Abstract

Abstract Funding Acknowledgements Type of funding sources: None. Introduction Electrical cardioversion (ECV) is an effective therapeutic alternative for atrial fibrillation (AF) and atrial flutter (AFL); however, in the medium-long term, the recurrence rate is significant and the evidence is limited. Methods Retrospective, observational, single-center, retrospective registry of 154 consecutive cases of patients undergoing electrical cardioversion for AF or AF flutter of more than 48 hours of evolution. Recurrence, emergency visits, readmissions and new ECV were recorded during a mean follow-up of 34±11 months. Results The median time from diagnosis to ECV was 60 days. The success rate of ECV was 91.7%. The immediate recurrence rate (< 2 hours) was 3.9%. The incidence of recurrence during follow-up is shown in Table 1. Of the total number of recurrences, 12.7% were detected on Holter-ECG. During follow-up, 5.8% of the patients died, none due to cardiovascular causes, 33.1% of the patients were readmitted, 25.3% due to cardiovascular causes and 15.6% as a consequence of AF/AFL. A total of 17.5% of patients attended the emergency department for episodes of AF/AFL with rapid ventricular response. Up to 18.8% of patients underwent repeat ECV and 16.2% underwent pulmonary vein ablation; in contrast, 35.3% of patients opted for a rate control strategy.
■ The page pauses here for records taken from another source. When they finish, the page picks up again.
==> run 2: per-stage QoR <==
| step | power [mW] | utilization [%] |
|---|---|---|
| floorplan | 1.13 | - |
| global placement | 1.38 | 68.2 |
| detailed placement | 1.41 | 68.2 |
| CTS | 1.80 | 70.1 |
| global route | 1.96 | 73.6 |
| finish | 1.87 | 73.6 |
Previous ECV and atrial dilatation were associated with a higher (76.9% vs 52.6% p=0.02; 64.9% vs 24% p<0.001) and earlier recurrence of AF/AFL (18.2 months vs 29.9 months p=0.008; 24.1 months vs 41.1 months p=0.001). Treatment at discharge with antiarrhythmic drugs was not associated with less recurrence at 6, 12 months and final follow-up (Figure 1). Conclusion ECV is an effective therapy against AF and AFL, however, the recurrence rate in the medium-long term is high. Previous ECV and atrial dilatation are associated with a higher and earlier recurrence. Antiarrhythmic treatment had a neutral impact on the maintenance of sinus rhythm in the medium to long term.